К тому времени весть о гибели Ясуко Намбы облетела всю Японию. Уже 12 мая — меньше, чем через двадцать четыре часа после ее смерти на Южной седловине, — в самом центре базового лагеря приземлился вертолет, и из него выпрыгнули два японских журналиста в кислородных масках. Обратившись к первому, кого они там встретили — а это был американский альпинист Скотт Дарсни, — журналисты потребовали информацию о Ясуко. Теперь, спустя четыре дня, Нукита предупредил нас о том, что толпа таких же агрессивно настроенных журналистов и телерепортеров ожидает нас в Катманду.
Ближе к вечеру того же дня мы погрузились на борт огромного вертолета Ми-17 и поднялись в воздух сквозь брешь в облаках. Через час вертолет приземлился в международном аэропорту Трибхуван; спустившись на землю, мы сразу же попали в чащу микрофонов и телекамер. Мне, как журналисту, было весьма поучительно оказаться по другую сторону барьера. Множество репортеров, в основном японских, желали услышать от нас подробный рассказ о бедствии, изобилующий злодеями и героями. Но хаос и страдания, свидетелем которых мне довелось стать, нелегко было передать словами. Через двадцать минут допроса на солнцепеке мне на помощь пришел Дэвид Скенстед, консул из американского посольства. Он доставил меня в отель «Гаруда».
Затем последовали более тяжелые интервью с другими репортерами, а потом — прогон сквозь строй суровых представителей министерства по туризму. В пятницу вечером, в Катманду, блуждая по аллеям Тамела, я нашел спасение от глубочайшей депрессии. Подав тощему непальскому мальчишке пригоршню рупий, я получил взамен крошечный, завернутый в бумагу пакетик с изображением свирепого тигра. Вскрыв пакетик в своем гостиничном номере, я высыпал его содержимое на лист папиросной бумаги. Бледно-зеленая трава была покрыта клейкой смолой и пахла гнилыми фруктами. Я свернул самокрутку, выкурил ее до конца, свернул вторую, потолще, выкурил до половины, и тут комната начала вращаться.
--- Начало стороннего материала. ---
## config.mk

```make
export PLATFORM = sky130hd
export DESIGN_NAME = ctr_xor_stage
export DESIGN_NICKNAME = d
export VERILOG_FILES = /design/src/rtl/ctr_pkg.sv /design/src/rtl/ctr_ks_fifo.sv /design/src/rtl/ctr_xor_stage.sv
export SDC_FILE = /design/constraint.sdc
export NUM_CORES = 1
export LEC_CHECK = 0
export BUFFER_PORTS_ARGS = -buffer_cell sky130_fd_sc_hd__buf_2
export CAP_MARGIN = 20
export CELL_PAD_IN_SITES_DETAIL_PLACEMENT = 1
export CELL_PAD_IN_SITES_GLOBAL_PLACEMENT = 1
export CORE_MARGIN = 2
export CORE_UTILIZATION = 30
export CTS_CLUSTER_SIZE = 16
export DETAILED_ROUTE_END_ITERATION = 16
export PLACE_DENSITY = 0.58
export SLEW_MARGIN = 20
export SYNTH_ARGS = -nofsm -noshare
export SYNTH_HDL_FRONTEND = slang
export SYNTH_SLANG_ARGS = --single-unit
```

## constraint.sdc

```tcl
create_clock -name clk -period 8 [get_ports clk]
set_input_delay 0.8 -clock clk [delete_from_list [all_inputs] [get_ports clk]]
set_output_delay 0.8 -clock clk [all_outputs]
set_load 0.005 [all_outputs]
```

## src/rtl/ctr_pkg.sv

```systemverilog
// Shared constants, FSM state type and length helpers for the CTR XOR stage.
// Latency: n/a (package only).
// Backpressure: n/a (package only).
package ctr_pkg;

  localparam int BLK_W   = 128;
  localparam int MAX_BLK = 8;
  localparam int LEN_W   = 11;
  localparam int MAX_LEN = MAX_BLK * BLK_W;

  typedef enum logic [1:0] {
    IDLE = 2'd0,
    RUN  = 2'd1,
    DONE = 2'd2
  } ctr_state_e;

  // Number of 128-bit blocks covering len bits (ceiling division).
  function automatic logic [3:0] calc_nblk(input logic [LEN_W-1:0] len);
    logic [LEN_W:0] tmp;
    tmp = {1'b0, len} + (LEN_W+1)'(BLK_W - 1);
    return tmp[10:7];
  endfunction

  // Valid bits in the final block, 1..128.
  function automatic logic [7:0] calc_rlast(input logic [LEN_W-1:0] len);
    return (len[6:0] == 7'd0) ? 8'd128 : {1'b0, len[6:0]};
  endfunction

  // Keeps the top r bits (the first r message bits), clears the rest.
  function automatic logic [BLK_W-1:0] last_mask(input logic [7:0] r);
    return ~({BLK_W{1'b1}} >> r);
  endfunction

endpackage

```

## src/rtl/ctr_ks_fifo.sv

```systemverilog
// Two-entry keystream buffer; head is visible combinationally while non-empty.
// Latency: 1 cycle push-to-head; simultaneous push and pop keeps occupancy.
// Backpressure: full flag must gate push; empty flag must gate pop.
module ctr_ks_fifo
  import ctr_pkg::*;
(
  input  logic             clk,
  input  logic             rst,
  input  logic             push_i,
  input  logic [BLK_W-1:0] push_dat_i,
  input  logic             pop_i,
  output logic [BLK_W-1:0] head_o,
  output logic             full_o,
  output logic             empty_o
);

  logic [BLK_W-1:0] mem_q [2];
  logic             wr_ptr_q;
  logic             rd_ptr_q;
  logic [1:0]       cnt_q;

  logic do_push;
  logic do_pop;

  assign full_o  = (cnt_q == 2'd2);
  assign empty_o = (cnt_q == 2'd0);
  assign head_o  = mem_q[rd_ptr_q];
  assign do_push = push_i && !full_o;
  assign do_pop  = pop_i && !empty_o;

  // Storage write; contents need no reset because pointers gate visibility.
  always_ff @(posedge clk) begin
    if (do_push) mem_q[wr_ptr_q] <= push_dat_i;
  end

  // Pointer and occupancy tracking; reset flushes the buffer.
  always_ff @(posedge clk) begin
    if (rst) begin
      wr_ptr_q <= 1'b0;
      rd_ptr_q <= 1'b0;
      cnt_q    <= 2'd0;
    end else begin
      if (do_push) wr_ptr_q <= ~wr_ptr_q;
      if (do_pop)  rd_ptr_q <= ~rd_ptr_q;
      case ({do_push, do_pop})
        2'b10:   cnt_q <= cnt_q + 2'd1;
        2'b01:   cnt_q <= cnt_q - 2'd1;
        default: cnt_q <= cnt_q;
      endcase
    end
  end

endmodule

```

## src/rtl/ctr_xor_stage.sv

```systemverilog
// CTR-mode combiner: XORs buffered keystream with plaintext, masks the tail of the last block.
// Latency: 1 cycle from join (keystream head + plaintext) to registered ciphertext.
// Backpressure: ct_ready stall holds the output register and drops pt_ready; ks_ready drops when buffer full or all blocks fetched.
module ctr_xor_stage
  import ctr_pkg::*;
(
  input  logic             clk,
  input  logic             rst,
  input  logic             start,
  input  logic [LEN_W-1:0] msg_len,
  input  logic             ks_valid,
  output logic             ks_ready,
  input  logic [BLK_W-1:0] ks_data,
  input  logic             pt_valid,
  output logic             pt_ready,
  input  logic [BLK_W-1:0] pt_data,
  output logic             ct_valid,
  input  logic             ct_ready,
  output logic [BLK_W-1:0] ct_data,
  output logic             ct_last,
  output logic             busy,
  output logic             done
);

  ctr_state_e       state_q, state_d;
  logic [3:0]       nblk_q;
  logic [7:0]       rlast_q;
  logic [3:0]       ks_cnt_q;
  logic [3:0]       blk_cnt_q;
  logic             ct_valid_q;
  logic             ct_last_q;
  logic [BLK_W-1:0] ct_data_q;

  logic             start_ok;
  logic             run;
  logic             out_free;
  logic             join_fire;
  logic             push;
  logic             is_last;
  logic             fifo_full;
  logic             fifo_empty;
  logic [BLK_W-1:0] ks_head;
  logic [BLK_W-1:0] ct_next;

  assign start_ok  = start && (msg_len != '0) && (msg_len <= LEN_W'(MAX_LEN));
  assign run       = (state_q == RUN);
  assign out_free  = !ct_valid_q || ct_ready;
  assign ks_ready  = run && !fifo_full && (ks_cnt_q < nblk_q);
  assign pt_ready  = run && !fifo_empty && out_free;
  assign join_fire = pt_ready && pt_valid;
  assign push      = ks_valid && ks_ready;
  assign is_last   = (blk_cnt_q == 4'(nblk_q - 4'd1));

  assign ct_valid = ct_valid_q;
  assign ct_last  = ct_last_q;
  assign ct_data  = ct_data_q;
  assign busy     = (state_q != IDLE);
  assign done     = (state_q == DONE);

  ctr_ks_fifo u_ks_fifo (
    .clk        (clk),
    .rst        (rst),
    .push_i     (push),
    .push_dat_i (ks_data),
    .pop_i      (join_fire),
    .head_o     (ks_head),
    .full_o     (fifo_full),
    .empty_o    (fifo_empty)
  );

  // Combine keystream and plaintext; only the final block gets its tail cleared.
  always_comb begin
    ct_next = ks_head ^ pt_data;
    if (is_last) ct_next = ct_next & last_mask(rlast_q);
  end

  // Next-state: message accepted, last block handed off, one-cycle completion.
  always_comb begin
    state_d = state_q;
    case (state_q)
      IDLE:    if (start_ok) state_d = RUN;
      RUN:     if (ct_valid_q && ct_ready && ct_last_q) state_d = DONE;
      DONE:    state_d = IDLE;
      default: state_d = IDLE;
    endcase
  end

  // State, message geometry, block counters and the output register.
  always_ff @(posedge clk) begin
    if (rst) begin
      state_q    <= IDLE;
      nblk_q     <= 4'd0;
      rlast_q    <= 8'd0;
      ks_cnt_q   <= 4'd0;
      blk_cnt_q  <= 4'd0;
      ct_valid_q <= 1'b0;
      ct_last_q  <= 1'b0;
      ct_data_q  <= '0;
    end else begin
      state_q <= state_d;
      if (state_q == IDLE && start_ok) begin
        nblk_q    <= calc_nblk(msg_len);
        rlast_q   <= calc_rlast(msg_len);
        ks_cnt_q  <= 4'd0;
        blk_cnt_q <= 4'd0;
      end
      if (push) ks_cnt_q <= ks_cnt_q + 4'd1;
      if (join_fire) begin
        blk_cnt_q  <= blk_cnt_q + 4'd1;
        ct_valid_q <= 1'b1;
        ct_data_q  <= ct_next;
        ct_last_q  <= is_last;
      end else if (ct_ready) begin
        ct_valid_q <= 1'b0;
        ct_last_q  <= 1'b0;
      end
    end
  end

endmodule

```

==> results.sh, run 1 <==
export IMPL_status="complete, no violations"
export IMPL_min_to="u_ks_fifo.mem_q[0][27]"
export IMPL_syn_area_per_cell_sq_um=13.4
export IMPL_r2r_start="nblk_q[1]"
export IMPL_place_congestion=0.746
export IMPL_die_h_um=241
export IMPL_utilization_pct=38.4
export IMPL_max_vdd_ir_drop_v=0.000186
export IMPL_r2r_end="u_ks_fifo.mem_q[1][58]"
export IMPL_synth_cell_types=47
export IMPL_rrSetupSlack_ns=4.46
export IMPL_chipWidth_um=241
export IMPL_critPathArrivalTime_ns=3.74
export IMPL_setup_violations=0
export IMPL_grt_pass1_wl_um=83800
export IMPL_synth_async_sr_flop_share_pct=0
export IMPL_portBuffers=406
export IMPL_num_rows=86
export IMPL_cts_sinks=413
export IMPL_cp_buffers_inverters=3
export IMPL_criticalPathCategory="flop to flop"
export IMPL_cts_htree_levels=2
export IMPL_maxSlewViolCount=0
export IMPL_worstHoldPathCells=1
export IMPL_seq_area_frac_synth_pct=64.2
export IMPL_ant_nets=0
export IMPL_dr_pass1_iters=5
export IMPL_rsz0062_at_grt="false"
export IMPL_grt_overflow=0
export IMPL_vias_per_cell=4.89
export IMPL_fp_coreArea_sq_um=55300
export IMPL_max_stage_delay_ns=0.79
export IMPL_period_share_pct=44.3
export IMPL_ios=407
export IMPL_die_area_sq_um=58200
export IMPL_hold_path_class="primary input to flop"
export IMPL_grt_pass1_vias=12727
export IMPL_startpoint="nblk_q[1]"
export IMPL_crit_path_frequent_cell="buf_4"
export IMPL_syn_nets=1541
export IMPL_synth_edff_count=256
export IMPL_synth_fa_ha_area_share_pct=0.519
export IMPL_synth_xor_xnor_area_share_pct=7.42
export IMPL_cts_buffer_depth=3
export IMPL_wl_um=58600
export IMPL_final_cells=2439
export IMPL_setup_tns_ns=0
export IMPL_cts_root_buffer="clkbuf_16"
export IMPL_antenna_found_initial=6
export IMPL_synth_simple_area_share_pct=5.91
export IMPL_synth_top_family_by_area="compound AO/OA/AOI/OAI gates"
export IMPL_required_ns=8.20
export IMPL_synth_compound_area_share_pct=12.1
export IMPL_postSynthCellCount=1261
export IMPL_finalHoldViolations=0
export IMPL_post_route_drc_count=0
export IMPL_synth_area_sq_um=16900
export IMPL_ys_flop_type="edfxtp_1"
export IMPL_hold_start="ks_data[27]"
export IMPL_initial_core_util_pct=30.5
export IMPL_post_cts_resized=0
export IMPL_critPathTopFamily="buffers and inverters"
export IMPL_hpwl_um=42200
export IMPL_synthToLayoutAreaGrowth_pct=25.9
export IMPL_max_cap_viol_count=0
export IMPL_cts_tree="built"
export IMPL_post_cts_repair_setup_buffers=0
export IMPL_worst_path_max_delay_cell="nor2_4"
export IMPL_synth_area_mux_share_pct=7.65
export IMPL_slew_limit_headroom_pct=25.8
export IMPL_crit_path_end_kind="flop"
export IMPL_synth_seq_cells=413
export IMPL_clk_latency_ns=0.59
export IMPL_max_freq_mhz=282
export IMPL_hold_buffers=0
export IMPL_cp_max_fo=50
export IMPL_cts_clk_slew_worst_paths_ns=0.06
export IMPL_drive_gt1_share_pct=30.5
export IMPL_layout_nets=1927
export IMPL_cp_cell_sequence="inv_1, ha_1, a211oi_1, o21ai_0, buf_4, nor2_4, buf_4"
export IMPL_ys_warn_count=0
export IMPL_critPathLaunchType="flop"
export IMPL_tightest_slew_ns=1.11
export IMPL_grt_max_degree=90
export IMPL_cts_buffers=47
export IMPL_dp_cells=2346
export IMPL_fin_crit_ns=3.54
export IMPL_p_leak_nw=7.52
export IMPL_post_drt_wl_per_cell_um=24.0
export IMPL_drtIter0Drc=671
export IMPL_skew_ns=0.0300
export IMPL_pwr_density_cell_nw_per_um2=222
export IMPL_worst_r2r_path_depth=7
export IMPL_grtUsageTotal_pct=19.8
export IMPL_num_vias=11922
## metrics by stage
step / hold slack, ns / instance area, sq um / worst slack, ns / total power, mW
after floorplan: 0.449 / 16900 / 0.582 / 2.45
after global placement: 0.432 / 19700 / 4.26 / 2.60
after detailed placement: 0.438 / 19700 / 4.17 / 2.61
after CTS: 0.365 / 21200 / 4.39 / 4.79
after global routing: 0.374 / 21200 / 4.18 / 4.90
final: 0.398 / 21200 / 4.46 / 4.72
## how the worst max path moves through the flow
stage                                   to  depth (start not counted)
detailed placement              ct_data[0]                          9
finish              u_ks_fifo.mem_q[1][58]                          7
global placement              blk_cnt_q[1]                          8
CTS                 u_ks_fifo.mem_q[1][80]                          7
floorplan            u_ks_fifo.mem_q[0][0]                          4
global route        u_ks_fifo.mem_q[1][80]                          7
## cells by family after synthesis
kind of cell	count (synthesis)
AO/OA/AOI/OAI	266
XOR/XNOR	143
adder cells (fa/ha/maj)	7
buffers and inverters	94
flip-flops	413
multiplexers	129
AND/OR/NAND/NOR	209
## power breakdown
part	switching, mW	internal (mW)	total [mW]
Clock	0.885	1.28	2.17
Sequential	0.0159	2.28	2.29
Combinational	0.158	0.105	0.262
Total	1.06	3.67	4.72
## worst reg2reg max path: cells and delay by family (launching register included)
kind	cells	cell delay [ns]
AOI/OAI and AO/OA	2	0.58
adders and majority gates	1	0.28
and+or+nand+nor	1	0.80
DFF	1	0.36
buffers and inverters	3	1.08
## final cells by class
| type | instances | area [sq um] |
|---|---|---|
| Clock buffer | 70 | 1370 |
| Antenna cell | 5 | 12.5 |
| Clock inverter | 18 | 194 |
| Timing Repair Buffer | 422 | 2150 |
| Fill cell | 5969 | 34100 |
| Inverter | 9 | 33.8 |
| Sequential cell | 413 | 10800 |
| Multi-Input combinational cell | 754 | 5710 |
| Tap cell | 748 | 936 |
## sequential cells by signal, indices dropped and copies added, names as in the netlist, named ones only
name	flops
u_ks_fifo.cnt_q	2
nblk_q	4
u_ks_fifo.rd_ptr_q	1
blk_cnt_q	4
ct_last	1
u_ks_fifo.wr_ptr_q	1
rlast_q	8
ct_data	128
ks_cnt_q	4
u_ks_fifo.mem_q	256
ct_valid	1
state_q	2
## placed cells by master (no fill, tap or decap), types with 4 or more instances in the layout
cell type  Yosys  layout
buf_2         16     406
or3_1          5       5
and2_1         4       4
nor3_1        12      11
clkbuf_16      0      49
clkinv_1       0       4
clkinv_2       0       4
nor2_4         0       4
buf_4          0      16
nand2_1       84      84
diode_2        0       5
a32o_1       118     118
o21ai_0       73      73
a21oi_1       25      25
clkbuf_8       0       6
ha_1           7       7
o31ai_1        5       5
inv_1          9       9
nor2b_1        4       4
nor2_1        37      33
dfxtp_1      157     153
xor2_1        17      17
xnor2_1      126     126
o211ai_1      12      12
a211oi_1       8       8
a21o_1         7       7
edfxtp_1     256     256
or2_2          7       7
o21ai_1        4       4
nand2b_1       6       6
nand3_1       32      32
mux2i_1      129     129
clkbuf_1      57      15
## cell usage after synthesis, drive strengths merged (25+ instances only)
| cell | count | share of area [%] |
|---|---|---|
| edfxtp | 256 | 46 |
| dfxtp | 157 | 19 |
| a32o | 118 | 7.0 |
| nand3 | 32 | 0.95 |
| buf | 28 | 0.74 |
| nor2 | 38 | 0.86 |
| nand2 | 84 | 1.9 |
| mux2i | 129 | 7.7 |
| a21oi | 25 | 0.74 |
| clkbuf | 57 | 1.3 |
| o21ai | 77 | 2.3 |
| xnor2 | 126 | 6.5 |
## metal layers
metal  global-route usage, %  share of wire [%]  vias to the layer above
met5                       0              0.046                        -
met4                    6.10                2.7                        4
met3                    5.23                6.4                       84
met2                    33.8                 49                      322
met1                    24.6                 42                     5945
li1                        -                  -                     5567
Note: power is estimated with default switching activity, not from simulation.
==> run 2: changes to the inputs <==
- PLACE_DENSITY: 0.58 -> 0.6
- clock period: 8 -> 3 ns (I/O delays scaled with it)
==> run 2 against run 1 <==
Effect of this change:
- non-clock buffer count rose by 140
- core utilization rose by 2.6 points
- final cell count rose by 5.7%
- clock skew fell by 0.0067 ns
- worst hold slack got worse by 0.35 ns
- clock power rose to 2.5 times the previous value
- sequential cell count did not move
- critical path type unchanged
- sequential power rose to 2.7 times the previous value
- critical path depth rose by 1
- first-iteration DRC count fell by 1.2%
- wire length rose by 3.9%
==> results.sh, run 2 (synthesized netlist as in run 1, its figures left out) <==
export IMPL_cts_htree_levels=2
export IMPL_cts_clk_slew_worst_paths_ns=0.06
export IMPL_holdWs_ns=0.0447
export IMPL_final_cells=2577
export IMPL_hold_buffers=131
export IMPL_drtIter0Drc=663
export IMPL_maxSlewViolCount=0
export IMPL_pre_cts_slack_ns=0.555
export IMPL_max_vdd_ir_drop_v=0.000454
export IMPL_worst_r2r_path_depth=8
export IMPL_final_cell_mix="buf_2, edfxtp_1, dfxtp_1, dlygate4sd3_1, mux2i_1"
export IMPL_grt_max_degree=119
export IMPL_crit_path_end_kind="flop"
export IMPL_cts_root_buffer="clkbuf_16"
export IMPL_post_cts_repair_setup_buffers=0
export IMPL_setup_violations=0
export IMPL_cp_cell_sequence="inv_1, ha_1, xnor2_1, xnor2_1, nor4b_4, buf_12, nand3_1, a32o_1"
export IMPL_status="complete, no violations"
export IMPL_critPathLaunchType="flop"
export IMPL_skew_ns=0.0233
export IMPL_cts_sinks=413
export IMPL_slew_limit_headroom_pct=37.6
export IMPL_r2r_start="nblk_q[0]"
export IMPL_final_common_cell="buf_2"
export IMPL_tightest_slew_ns=0.934
export IMPL_cts_tree="built"
export IMPL_setup_tns_ns=0
export IMPL_dr_pass1_iters=5
export IMPL_grt_overflow=0
export IMPL_grt_pass1_wl_um=87500
export IMPL_wl_um=60800
export IMPL_fp_coreArea_sq_um=55300
export IMPL_r2r_end="ct_data[127]"
export IMPL_hold_path_class="primary input to flop"
export IMPL_finalHoldViolations=0
export IMPL_vias_per_cell=4.91
export IMPL_place_congestion=0.798
export IMPL_cp_max_fo=45
export IMPL_grt_pass1_vias=13638
export IMPL_post_route_drc_count=0
export IMPL_power_mw=12.5
export IMPL_die_area_sq_um=58200
export IMPL_fin_crit_ns=2.43
export IMPL_max_stage_delay_ns=0.41
export IMPL_die_h_um=241
export IMPL_crit_path_frequent_cell="xnor2_1"
export IMPL_synthToLayoutAreaGrowth_pct=34.5
export IMPL_initial_core_util_pct=30.5
export IMPL_rsz0062_at_grt="false"
export IMPL_utilization_pct=41.0
export IMPL_drive_gt1_share_pct=28.9
export IMPL_criticalPathCategory="flop to flop"
export IMPL_clk_latency_ns=0.59
export IMPL_max_cap_viol_count=0
export IMPL_worst_path_max_delay_cell="dfxtp_1"
export IMPL_grtUsageTotal_pct=20.5
export IMPL_required_ns=3.48
export IMPL_place_area_sq_um=19900
export IMPL_hpwl_um=42400
export IMPL_num_vias=12648
export IMPL_max_flop_register="u_ks_fifo.mem_q"
export IMPL_fin_ws_ns=0.567
export IMPL_chipWidth_um=241
export IMPL_ios=407
export IMPL_largest_reg_flops=256
export IMPL_dp_cells=2355
export IMPL_p_leak_nw=8.10
export IMPL_antenna_found_initial=6
export IMPL_worstSetupEndpoint="ct_data[127]"
export IMPL_portBuffers=406
export IMPL_max_freq_mhz=411
export IMPL_critPathArrivalTime_ns=2.92
export IMPL_cts_buffers=47
export IMPL_pwr_density_cell_nw_per_um2=551
export IMPL_layout_nets=2067
export IMPL_ant_nets=0
export IMPL_post_cts_resized=0
export IMPL_num_rows=86
export IMPL_rrSetupSlack_ns=0.57
export IMPL_final_cell_area_sq_um=22700
export IMPL_post_drt_wl_per_cell_um=23.6
export IMPL_cts_buffer_depth=3
export IMPL_period_share_pct=81.1
export IMPL_startpoint="nblk_q[0]"
export IMPL_hold_start="msg_len[1]"
## run 2: cell count changes in the layout (fill, tap and decap cells not counted), sizes merged
cell         change
buf              +9
dlygate4sd3    +131
clkinv           +2
bufinv           -1
clkbuf           -3
## run 2: worst min-delay path by stage
stage	to	slack (ns)	cells past startpoint
floorplan	u_ks_fifo.mem_q[0][0]	0.40	0
global placement	ct_data[8]	0.43	1
detailed placement	ct_data[108]	0.44	1
CTS	rlast_q[3]	0.01	3
global route	rlast_q[3]	0.03	3
finish	rlast_q[1]	0.04	3
## run 2: area by class of cell
type                    instances  area [sq um]
repair buffers                562          3680
fillers                      5952         32600
inverters                       9          33.8
well taps                     748           936
multi-input cells             754          5740
clock inverters                19           153
clock buffers                  67          1300
flip-flops and latches        413         10800
diodes                          5          12.5
## run 2: per-layer routing
layer | global-route usage (%) | vias up | wire length [um]
met2 | 35.7 | 345 | 30500
met4 | 7.13 | 2 | 1820
met3 | 4.48 | 90 | 3400
li1 | - | 5854 | -
met1 | 25.0 | 6357 | 25100
met5 | 0 | - | 13
## run 2: worst max-delay path, delay by kind of cell (launching register included)
family          cells  cell delay (ns)
simple gates        2             0.59
flops               1             0.41
buf+inv             2             0.39
xor+xnor            2             0.37
compound gates      1             0.33
fa+ha+maj           1             0.21
## run 2: where the power goes
part	total [mW]	switching (mW)	internal (mW)
logic	0.856	0.448	0.408
clock network	5.52	2.33	3.19
registers	6.12	0.0469	6.08
==> run 3: changes to the inputs <==
- PLACE_DENSITY: 0.6 -> 0.58
- clock period: 3 -> 2.3 ns (I/O delays scaled with it)
==> run 3 against run 2 <==
Effect of this change:
- critical path depth stayed put
- via count grew 1.8%
- critical endpoint is now ct_data[19]
- wire length increased by 2.0%
- critical path type unchanged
Я лежал голый поперек кровати и слышал звуки ночи, доносящиеся сквозь открытое окно. Звонки рикш смешивались с гудками автомобилей, призывными криками мелких торговцев, женским смехом и музыкой из соседнего бара. Распластавшись на спине, слишком одурманенный, чтобы двигаться, я закрыл глаза, предоставив липкому предмуссонному зною бальзамом разливаться по моему телу; мне казалось, что я плавлюсь, лежа на матрасе. Череда причудливых цевочных колес и большеносых персонажей комиксов проплывала в неоновом свете перед моим внутренним взором.
Повернув голову, я уткнулся ухом в мокрое пятно; оказалось, что по моему лицу текли слезы и капали на простыню. Я чувствовал, как во мне кипели и клокотали обида и стыд, поднимаясь по позвоночнику откуда-то изнутри. Извергаясь изо рта и из носа потоками слез и соплей, за первыми рыданиями последовали еще более сильные, а потом еще, еще и еще.
19 мая я вернулся в Штаты и привез с собой две вещи из оснастки Дуга Хансена, чтобы вернуть их тем людям, которые его любили. В аэропорту Сиэтла меня встретили его дети Энджи и Джейм, его подруга Карен-Мари, а также его друзья и родственники. При виде их слез я почувствовал себя глупым, ни на что не способным идиотом.